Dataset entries
========================================================================

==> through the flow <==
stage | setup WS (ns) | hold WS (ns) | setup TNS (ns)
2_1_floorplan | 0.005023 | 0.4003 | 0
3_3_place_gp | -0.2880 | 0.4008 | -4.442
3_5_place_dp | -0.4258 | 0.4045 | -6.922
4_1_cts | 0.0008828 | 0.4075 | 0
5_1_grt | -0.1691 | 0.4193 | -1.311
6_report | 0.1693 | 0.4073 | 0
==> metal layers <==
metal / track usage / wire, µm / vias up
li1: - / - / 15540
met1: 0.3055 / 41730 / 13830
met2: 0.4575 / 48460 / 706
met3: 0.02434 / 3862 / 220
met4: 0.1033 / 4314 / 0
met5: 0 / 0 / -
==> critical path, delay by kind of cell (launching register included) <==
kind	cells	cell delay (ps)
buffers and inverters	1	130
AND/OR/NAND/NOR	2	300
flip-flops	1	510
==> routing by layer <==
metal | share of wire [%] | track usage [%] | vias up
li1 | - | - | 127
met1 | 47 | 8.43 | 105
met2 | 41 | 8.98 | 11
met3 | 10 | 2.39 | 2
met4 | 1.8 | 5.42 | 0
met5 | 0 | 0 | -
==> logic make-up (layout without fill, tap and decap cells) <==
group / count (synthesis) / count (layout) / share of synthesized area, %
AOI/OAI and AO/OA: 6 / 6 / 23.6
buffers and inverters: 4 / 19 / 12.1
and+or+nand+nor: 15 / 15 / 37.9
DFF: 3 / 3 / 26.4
## src/design/udef_pkg.sv

```systemverilog
// Shared types and constants for the USB descriptor endpoint finder.
// No dependencies.
package udef_pkg;

    localparam logic [7:0] TYPE_INTERFACE = 8'd4;
    localparam logic [7:0] TYPE_ENDPOINT  = 8'd5;
    localparam logic [7:0] MIN_TOTAL      = 8'd9;
    localparam logic [7:0] MIN_IFACE_LEN  = 8'd9;
    localparam logic [7:0] MIN_EP_LEN     = 8'd7;
    localparam logic [1:0] XFER_INTERRUPT = 2'd3;

    localparam logic [7:0] IFACE_NUMBER_RST   = 8'h00;
    localparam logic [7:0] ALT_SETTING_RST    = 8'h00;
    localparam logic [7:0] IFACE_CLASS_RST    = 8'hFF;
    localparam logic [7:0] IFACE_SUBCLASS_RST = 8'h47;
    localparam logic [7:0] IFACE_PROTOCOL_RST = 8'hD0;

    localparam int unsigned CFG_INDEX_W = 3;

    typedef enum logic [CFG_INDEX_W-1:0] {
        CFG_IFACE_NUMBER   = 3'd0,
        CFG_ALT_SETTING    = 3'd1,
        CFG_IFACE_CLASS    = 3'd2,
        CFG_IFACE_SUBCLASS = 3'd3,
        CFG_IFACE_PROTOCOL = 3'd4
    } cfg_index_t;

    typedef enum logic [1:0] {
        STATUS_OK        = 2'd0,
        STATUS_SHORT     = 2'd1,
        STATUS_MALFORMED = 2'd2
    } walk_status_t;

    typedef struct packed {
        logic         found;
        logic [7:0]   in_endpoint;
        logic [7:0]   out_endpoint;
        walk_status_t walk_status;
    } result_t;

endpackage

```

## src/design/udef_desc_if.sv

```systemverilog
// Descriptor byte channel: valid/ready with one byte and a start marker.
// No dependencies.
interface udef_desc_if;
    logic       valid;
    logic       ready;
    logic [7:0] desc_byte;
    logic       first_byte;

    modport source (output valid, output desc_byte, output first_byte, input ready);
    modport sink   (input valid, input desc_byte, input first_byte, output ready);
endinterface

```

## src/design/udef_result_if.sv

```systemverilog
// Result channel: valid/ready with found flag, endpoint addresses and status.
// No dependencies.
interface udef_result_if;
    logic       valid;
    logic       ready;
    logic       found;
    logic [7:0] in_endpoint;
    logic [7:0] out_endpoint;
    logic [1:0] walk_status;

    modport source (output valid, output found, output in_endpoint, output out_endpoint,
                    output walk_status, input ready);
    modport sink   (input valid, input found, input in_endpoint, input out_endpoint,
                    input walk_status, output ready);
endinterface

```

## src/design/udef_cfg_if.sv

```systemverilog
// Configuration write channel: valid/ready with register index and data.
// No dependencies.
interface udef_cfg_if;
    logic       valid;
    logic       ready;
    logic [2:0] index;
    logic [7:0] data;

    modport source (output valid, output index, output data, input ready);
    modport sink   (input valid, input index, input data, output ready);
endinterface

```

## src/design/usb_descriptor_endpoint_finder.sv

```systemverilog
// Walks a USB configuration descriptor set and reports interrupt endpoints.
// Depends on udef_pkg, udef_desc_if, udef_result_if, udef_cfg_if.
// A result is registered from the byte that ends the walk, via the skid stage if the result register is held.
// Throughput: one byte per cycle while the skid stage is empty; the walk state updates in a single pass.
// A result register plus a one-entry skid stage keeps input flowing while a
// result waits. Reset (rst_n low, asynchronous) clears the walk to idle and
// loads the default match registers; bytes are ignored until a first byte.
module usb_descriptor_endpoint_finder
(
    input  logic          clk,
    input  logic          rst_n,
    udef_desc_if.sink     desc,
    udef_result_if.source result,
    udef_cfg_if.sink      cfg
);

    logic [7:0] iface_number_reg;
    logic [7:0] alt_setting_reg;
    logic [7:0] iface_class_reg;
    logic [7:0] iface_subclass_reg;
    logic [7:0] iface_protocol_reg;

    logic [15:0] total_reg,  total_next;
    logic [15:0] offset_reg, offset_next;
    logic [7:0]  pos_reg,    pos_next;
    logic [7:0]  dlen_reg,   dlen_next;
    logic [7:0]  dtype_reg,  dtype_next;
    logic        target_reg, target_next;
    logic        match_reg,  match_next;
    logic [7:0]  cap_reg,    cap_next;
    logic [7:0]  in_reg,     in_next;
    logic [7:0]  out_reg,    out_next;
    logic        finished_reg, finished_next;

    logic             out_valid_reg, out_valid_next;
    udef_pkg::result_t out_data_reg, out_data_next;
    logic             skid_valid_reg, skid_valid_next;
    udef_pkg::result_t skid_data_reg, skid_data_next;

    logic        accept;
    logic        active;
    logic        res_fire;
    udef_pkg::result_t res;

    logic [15:0] o, t_cur, t_eff;
    logic [7:0]  p, len, dtype, b;
    logic        tgt, mt;
    logic [7:0]  cap, ina, outa;
    logic        err_short, err_first, err_desc, end_desc, end_walk;

    assign cfg.ready  = 1'b1;
    assign desc.ready = !skid_valid_reg;
    assign accept     = desc.valid && desc.ready;
    assign b          = desc.desc_byte;
    assign active     = accept && (desc.first_byte || !finished_reg);

    always_comb
    begin
        if (desc.first_byte)
        begin
            o     = '0;
            p     = '0;
            t_cur = '0;
            dlen_next = '0;
            dtype = '0;
            tgt   = 1'b0;
            mt    = 1'b0;
            cap   = '0;
            ina   = '0;
            outa  = '0;
        end
        else
        begin
            o     = offset_reg;
            p     = pos_reg;
            t_cur = total_reg;
            dlen_next = dlen_reg;
            dtype = dtype_reg;
            tgt   = target_reg;
            mt    = match_reg;
            cap   = cap_reg;
            ina   = in_reg;
            outa  = out_reg;
        end

        t_eff = t_cur;
        if (o == 16'd2)
            t_eff = {t_cur[15:8], b};
        if (o == 16'd3)
            t_eff = {b, t_cur[7:0]};

        if (p == 8'd0)
            dlen_next = b;
        len = dlen_next;
        if (p == 8'd1)
            dtype = b;

        err_short = (o == 16'd3) && (t_eff < {8'd0, udef_pkg::MIN_TOTAL});
        err_first = (o == 16'd3) && (p == 8'd3)
                    && ((len < 8'd2) || ({8'd0, len} > t_eff));
        err_desc  = (p == 8'd1) && (o != 16'd1)
                    && ((len < 8'd2)
                        || (({1'b0, o} + {9'd0, len}) > ({1'b0, t_eff} + 17'd1)));

        match_next  = mt;
        target_next = tgt;
        cap_next    = cap;
        in_next     = ina;
        out_next    = outa;
        if (dtype == udef_pkg::TYPE_INTERFACE && len >= udef_pkg::MIN_IFACE_LEN)
        begin
            case (p)
                8'd2: match_next = (b == iface_number_reg);
                8'd3: match_next = mt && (b == alt_setting_reg);
                8'd5: match_next = mt && (b == iface_class_reg);
                8'd6: match_next = mt && (b == iface_subclass_reg);
                8'd7:
                begin
                    match_next  = mt && (b == iface_protocol_reg);
                    target_next = match_next;
                end
                default: match_next = mt;
            endcase
        end
        else if (tgt && dtype == udef_pkg::TYPE_ENDPOINT && len >= udef_pkg::MIN_EP_LEN)
        begin
            if (p == 8'd2)
                cap_next = b;
            else if (p == 8'd3 && b[1:0] == udef_pkg::XFER_INTERRUPT)
            begin
                if (cap[7])
                    in_next = cap;
                else
                    out_next = cap;
            end
        end

        end_desc = (len >= 8'd2) && (({1'b0, p} + 9'd1) == {1'b0, len});
        end_walk = end_desc && (o >= 16'd3)
                   && (({1'b0, o} + 17'd3) > {1'b0, t_eff});

        offset_next = o + 16'd1;
        pos_next    = end_desc ? 8'd0 : (p + 8'd1);
        total_next  = t_eff;
        dtype_next  = dtype;

        res_fire      = active && (err_short || err_first || err_desc || end_walk);
        finished_next = res_fire ? 1'b1 : (desc.first_byte ? 1'b0 : finished_reg);

        res.in_endpoint  = in_next;
        res.out_endpoint = out_next;
        res.found        = (in_next != 8'd0) && (out_next != 8'd0);
        if (err_short)
            res.walk_status = udef_pkg::STATUS_SHORT;
        else if (err_first || err_desc)
            res.walk_status = udef_pkg::STATUS_MALFORMED;
        else
            res.walk_status = udef_pkg::STATUS_OK;
    end

    // result register with one-entry skid
    always_comb
    begin
        out_valid_next  = out_valid_reg;
        out_data_next   = out_data_reg;
        skid_valid_next = skid_valid_reg;
        skid_data_next  = skid_data_reg;
        if (!out_valid_reg || result.ready)
        begin
            if (skid_valid_reg)
            begin
                out_valid_next  = 1'b1;
                out_data_next   = skid_data_reg;
                skid_valid_next = 1'b0;
            end
            else
            begin
                out_valid_next = res_fire;
                out_data_next  = res;
            end
        end
        else if (res_fire)
        begin
            skid_valid_next = 1'b1;
            skid_data_next  = res;
        end
    end

    assign result.valid        = out_valid_reg;
    assign result.found        = out_data_reg.found;
    assign result.in_endpoint  = out_data_reg.in_endpoint;
    assign result.out_endpoint = out_data_reg.out_endpoint;
    assign result.walk_status  = out_data_reg.walk_status;

    always_ff @(posedge clk or negedge rst_n)
    begin
        if (!rst_n)
        begin
            iface_number_reg   <= udef_pkg::IFACE_NUMBER_RST;
            alt_setting_reg    <= udef_pkg::ALT_SETTING_RST;
            iface_class_reg    <= udef_pkg::IFACE_CLASS_RST;
            iface_subclass_reg <= udef_pkg::IFACE_SUBCLASS_RST;
            iface_protocol_reg <= udef_pkg::IFACE_PROTOCOL_RST;
        end
        else if (cfg.valid && cfg.ready)
        begin
            case (cfg.index)
                udef_pkg::CFG_IFACE_NUMBER:   iface_number_reg   <= cfg.data;
                udef_pkg::CFG_ALT_SETTING:    alt_setting_reg    <= cfg.data;
                udef_pkg::CFG_IFACE_CLASS:    iface_class_reg    <= cfg.data;
                udef_pkg::CFG_IFACE_SUBCLASS: iface_subclass_reg <= cfg.data;
                udef_pkg::CFG_IFACE_PROTOCOL: iface_protocol_reg <= cfg.data;
                default:                      iface_number_reg   <= iface_number_reg;
            endcase
        end
    end

    always_ff @(posedge clk or negedge rst_n)
    begin
        if (!rst_n)
        begin
            total_reg    <= '0;
            offset_reg   <= '0;
            pos_reg      <= '0;
            dlen_reg     <= '0;
            dtype_reg    <= '0;
            target_reg   <= 1'b0;
            match_reg    <= 1'b0;
            cap_reg      <= '0;
            in_reg       <= '0;
            out_reg      <= '0;
            finished_reg <= 1'b1;
        end
        else if (active)
        begin
            total_reg    <= total_next;
            offset_reg   <= offset_next;
            pos_reg      <= pos_next;
            dlen_reg     <= dlen_next;
            dtype_reg    <= dtype_next;
            target_reg   <= target_next;
            match_reg    <= match_next;
            cap_reg      <= cap_next;
            in_reg       <= in_next;
            out_reg      <= out_next;
            finished_reg <= finished_next;
        end
    end

    always_ff @(posedge clk or negedge rst_n)
    begin
        if (!rst_n)
        begin
            out_valid_reg  <= 1'b0;
            skid_valid_reg <= 1'b0;
        end
        else
        begin
            out_valid_reg  <= out_valid_next;
            skid_valid_reg <= skid_valid_next;
        end
    end

    always_ff @(posedge clk)
    begin
        out_data_reg  <= out_data_next;
        skid_data_reg <= skid_data_next;
    end

    a_skid_behind_out: assert property (@(posedge clk) disable iff (!rst_n)
        skid_valid_reg |-> out_valid_reg)
        else $error("skid entry held with empty result register");

    a_walk_stops: assert property (@(posedge clk) disable iff (!rst_n)
        res_fire |=> finished_reg)
        else $error("walk still running after its result");

    a_found_consistent: assert property (@(posedge clk) disable iff (!rst_n)
        result.valid && result.found |-> (result.in_endpoint != 8'd0)
                                         && (result.out_endpoint != 8'd0))
        else $error("found set without both endpoints");

    a_short_no_endpoints: assert property (@(posedge clk) disable iff (!rst_n)
        result.valid && (result.walk_status == udef_pkg::STATUS_SHORT)
            |-> (result.in_endpoint == 8'd0) && (result.out_endpoint == 8'd0))
        else $error("short total reported with endpoints");

endmodule

```

## src/flat_wrapper.sv

```systemverilog
// flat-port wrapper written by rule: the top's interface ports become plain ports
module usb_descriptor_endpoint_finder_flat 
  (clk, rst_n, desc_valid, desc_desc_byte, desc_first_byte, desc_ready, result_valid, result_found, result_in_endpoint, result_out_endpoint, result_walk_status, result_ready, cfg_valid, cfg_index, cfg_data, cfg_ready);
  udef_desc_if desc_i ();
  udef_result_if result_i ();
  udef_cfg_if cfg_i ();
  input  logic clk;
  input  logic rst_n;
  input wire logic [$bits(desc_i.valid)-1:0] desc_valid;
  input wire logic [$bits(desc_i.desc_byte)-1:0] desc_desc_byte;
  input wire logic [$bits(desc_i.first_byte)-1:0] desc_first_byte;
  output wire logic [$bits(desc_i.ready)-1:0] desc_ready;
  output wire logic [$bits(result_i.valid)-1:0] result_valid;
  output wire logic [$bits(result_i.found)-1:0] result_found;
  output wire logic [$bits(result_i.in_endpoint)-1:0] result_in_endpoint;
  output wire logic [$bits(result_i.out_endpoint)-1:0] result_out_endpoint;
  output wire logic [$bits(result_i.walk_status)-1:0] result_walk_status;
  input wire logic [$bits(result_i.ready)-1:0] result_ready;
  input wire logic [$bits(cfg_i.valid)-1:0] cfg_valid;
  input wire logic [$bits(cfg_i.index)-1:0] cfg_index;
  input wire logic [$bits(cfg_i.data)-1:0] cfg_data;
  output wire logic [$bits(cfg_i.ready)-1:0] cfg_ready;
  assign desc_i.valid = desc_valid;
  assign desc_i.desc_byte = desc_desc_byte;
  assign desc_i.first_byte = desc_first_byte;
  assign desc_ready = desc_i.ready;
  assign result_valid = result_i.valid;
  assign result_found = result_i.found;
  assign result_in_endpoint = result_i.in_endpoint;
  assign result_out_endpoint = result_i.out_endpoint;
  assign result_walk_status = result_i.walk_status;
  assign result_i.ready = result_ready;
  assign cfg_i.valid = cfg_valid;
  assign cfg_i.index = cfg_index;
  assign cfg_i.data = cfg_data;
  assign cfg_ready = cfg_i.ready;
  usb_descriptor_endpoint_finder u_core (.clk(clk), .rst_n(rst_n), .desc(desc_i), .result(result_i), .cfg(cfg_i));
endmodule
```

========================================================================

What to do: Line count for the string "usage": state how many lines in the data contain it, and output nothing else.

Solution: 2